Advertisement

NFL betting: Home-field advantage hasn't been important again this season, will it ever return?

The Seattle Seahawks are known for their home-field advantage. The crowd is loud, and it's a tough place to play.

Last week, Seattle had a 24-9 lead in the second half over a Tennessee Titans team that was awful in Week 1. And the Titans came all the way back to tie it in regulation. In overtime, when the crowd is supposed to take over, the Titans were never threatened and won on the road.

Through two weeks this season, we're seeing the continuation of a trend. Home teams are just 16-16 straight up and 13-19 against the spread, according to Covers.com. Home favorites are a miserable 5-13 against the spread.

It's not like this is new. And the return of fans hasn't turned it around.

Last season, home teams were under .500

Last season, home teams went 127-128-1. It was the first time in NFL history that home teams had a losing record.

And there was a good reason. There were few fans in the stands due to COVID-19, with most games being held without fans at all. But it wasn't like that was the first time we saw the erosion of home-field advantage.

Teams went 132-123-1 straight up in 2019, with away teams having a plus-36 point differential. To blame empty stadiums for the lack of home-field advantage is ignoring a trend that started when there were full stadiums.

If you thought home-field advantage would bounce back with fans returning after a season to let their vocal cords rest, it hasn't happened yet.

Even in places like Seattle, home-field advantage seems to be disappearing. (Photo by Steph Chambers/Getty Images)
Even in places like Seattle, home-field advantage seems to be disappearing. (Photo by Steph Chambers/Getty Images) (Steph Chambers via Getty Images)

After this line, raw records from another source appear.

===== src/rtl/div_seq.sv =====
// ----------------------------------------------------------------------------
// div_seq: iterative signed fixed-point divider (restoring, one bit per cycle).
//
// Computes out = (in_0 << FRAC_BITS) / in_1 in the same Q-format the
// multipliers produce. Truncates toward zero and saturates to the WIDTH-bit
// signed range. Only one operation is in flight at a time.
//
// Optional feature: define APPROX_DIV_EN to skip the last APPR_BITS quotient
// iterations. Those low quotient bits are then forced to zero, and latency
// drops by APPR_BITS cycles.
//
// Ports:
//   clk          clock, rising edge
//   rst          synchronous active-high reset; aborts any operation
//   in_valid     operand pair valid
//   in_ready     divider idle and able to accept operands
//   in_0         dividend, signed
//   in_1         divisor, signed
//   out_valid    result valid (held until out_ready)
//   out_ready    consumer accepts result
//   out          quotient, signed, saturated
//   div_by_zero  result came from a zero divisor
//   ovf          result was saturated due to overflow
// ----------------------------------------------------------------------------
module div_seq #(
    parameter int unsigned WIDTH     = 32,
    parameter int unsigned FRAC_BITS = 8,
    parameter int unsigned APPR_BITS = 8
) (
    input  logic             clk,
    input  logic             rst,
    input  logic             in_valid,
    output logic             in_ready,
    input  logic [WIDTH-1:0] in_0,
    input  logic [WIDTH-1:0] in_1,
    output logic             out_valid,
    input  logic             out_ready,
    output logic [WIDTH-1:0] out,
    output logic             div_by_zero,
    output logic             ovf
);

`ifdef APPROX_DIV_EN
    localparam bit ApproxEn = 1'b1;
`else
    localparam bit ApproxEn = 1'b0;
`endif

    localparam int unsigned N     = WIDTH + FRAC_BITS;
    localparam int unsigned Skip  = ApproxEn ? APPR_BITS : 0;
    localparam int unsigned Iters = N - Skip;
    localparam int unsigned CntW  = $clog2(N + 1);

    // Largest magnitudes representable for positive / negative results.
    localparam logic [N-1:0] PosMag = {{(FRAC_BITS + 1){1'b0}}, {(WIDTH - 1){1'b1}}};
    localparam logic [N-1:0] NegMag = PosMag + 1'b1;
    localparam logic [WIDTH-1:0] PosSat = {1'b0, {(WIDTH - 1){1'b1}}};
    localparam logic [WIDTH-1:0] NegSat = {1'b1, {(WIDTH - 1){1'b0}}};

    typedef enum logic [1:0] {StIdle, StCalc, StDone} state_e;

    state_e            state_q, state_d;
    logic [CntW-1:0]   cnt_q;
    logic [N-1:0]      num_q;
    logic [WIDTH-1:0]  rem_q;
    logic [N-2:0]      quo_q;
    logic [WIDTH-1:0]  div_q;
    logic              sign_q;
    logic [WIDTH-1:0]  out_q;
    logic              dbz_q;
    logic              ovf_q;

    logic [WIDTH-1:0]  abs_0, abs_1;
    logic [WIDTH:0]    rem_sh, trial;
    logic              q_bit;
    logic [WIDTH-1:0]  rem_nx;
    logic [N-1:0]      quo_nx, mag;
    logic [WIDTH-1:0]  res;
    logic              res_ovf;
    logic              last_step;

    // Magnitudes; -(-2^(WIDTH-1)) wraps to 2^(WIDTH-1), which is the correct unsigned value.
    assign abs_0 = in_0[WIDTH-1] ? -in_0 : in_0;
    assign abs_1 = in_1[WIDTH-1] ? -in_1 : in_1;

    // One restoring step; remainder always stays below the divisor so WIDTH bits suffice.
    assign rem_sh    = {rem_q, num_q[N-1]};
    assign trial     = rem_sh - {1'b0, div_q};
    assign q_bit     = ~trial[WIDTH];
    assign rem_nx    = q_bit ? trial[WIDTH-1:0] : rem_sh[WIDTH-1:0];
    assign quo_nx    = {quo_q, q_bit};
    assign mag       = quo_nx << Skip;
    assign last_step = (cnt_q == CntW'(1));

    // Sign fix and saturation of the final magnitude.
    always_comb begin
        res     = '0;
        res_ovf = 1'b0;
        if (!sign_q) begin
            if (mag > PosMag) begin
                res     = PosSat;
                res_ovf = 1'b1;
            end else begin
                res = mag[WIDTH-1:0];
            end
        end else begin
            if (mag > NegMag) begin
                res     = NegSat;
                res_ovf = 1'b1;
            end else begin
                res = -mag[WIDTH-1:0];
            end
        end
    end

    // State register.
    always_ff @(posedge clk) begin
        if (rst) begin
            state_q <= StIdle;
        end else begin
            state_q <= state_d;
        end
    end

    // Next-state logic.
    always_comb begin
        state_d = state_q;
        unique case (state_q)
            StIdle: if (in_valid) state_d = (in_1 == '0) ? StDone : StCalc;
            StCalc: if (last_step) state_d = StDone;
            StDone: if (out_ready) state_d = StIdle;
            default: state_d = StIdle;
        endcase
    end

    // Outputs.
    always_comb begin
        in_ready    = (state_q == StIdle) && !rst;
        out_valid   = (state_q == StDone);
        out         = out_q;
        div_by_zero = dbz_q;
        ovf         = ovf_q;
    end

    // Datapath.
    always_ff @(posedge clk) begin
        if (rst) begin
            cnt_q  <= '0;
            num_q  <= '0;
            rem_q  <= '0;
            quo_q  <= '0;
            div_q  <= '0;
            sign_q <= 1'b0;
            out_q  <= '0;
            dbz_q  <= 1'b0;
            ovf_q  <= 1'b0;
        end else begin
            unique case (state_q)
                StIdle: begin
                    if (in_valid) begin
                        sign_q <= in_0[WIDTH-1] ^ in_1[WIDTH-1];
                        div_q  <= abs_1;
                        num_q  <= N'(abs_0) << FRAC_BITS;
                        rem_q  <= '0;
                        quo_q  <= '0;
                        cnt_q  <= CntW'(Iters);
                        ovf_q  <= 1'b0;
                        dbz_q  <= (in_1 == '0);
                        if (in_1 == '0) begin
                            out_q <= in_0[WIDTH-1] ? NegSat : PosSat;
                        end
                    end
                end
                StCalc: begin
                    num_q <= {num_q[N-2:0], 1'b0};
                    rem_q <= rem_nx;
                    quo_q <= quo_nx[N-2:0];
                    cnt_q <= cnt_q - CntW'(1);
                    if (last_step) begin
                        out_q <= res;
                        ovf_q <= res_ovf;
                    end
                end
                default: ;
            endcase
        end
    end

endmodule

Will home-field advantage ever return?

For decades, it was part of the normal analysis to assign 3 points to a home team, give or take a half point for a great home field like New Orleans or Seattle, or take a bit away for a place like Miami.

How do bettors get used to changing that habit? Do we not incorporate home field at all? For a game like Green Bay Packers at San Francisco 49ers, do we assume no home-field edge and the 3.5-point line is solely based on the 49ers being more than a field goal better than Green Bay?

We'll need to figure it out as we go. Almost certainly, assigning 3 points for home-field advantage, which was the norm for years, seems foolish. Maybe it's 2 points, or 1. Maybe it's none at all.

The reasons home-field is nearly gone could be numerous. Travel keeps getting better; it's not like teams are staying at cut-rate motels and riding buses. Though, it's not like 10 years ago teams were traveling by covered wagon. One universal truth about home-field advantage is that officials are more likely to give the home teams extra calls. Perhaps all the attention to that has changed officials' mindsets, so that's not an issue anymore. Also, NFL games are expensive. The fan who doesn't have a fortune to spend on tickets and everything else — and those are generally the loudest fans — may not be going to games has often. It's hard to pinpoint the right theory, but the lack of home-field advantage dating back to 2019 is hard to ignore.

It has been just two weeks and there is always noise in small sample sizes like that. But it's not like the erosion of home-field advantage is new. We just have to figure out how to adjust to it.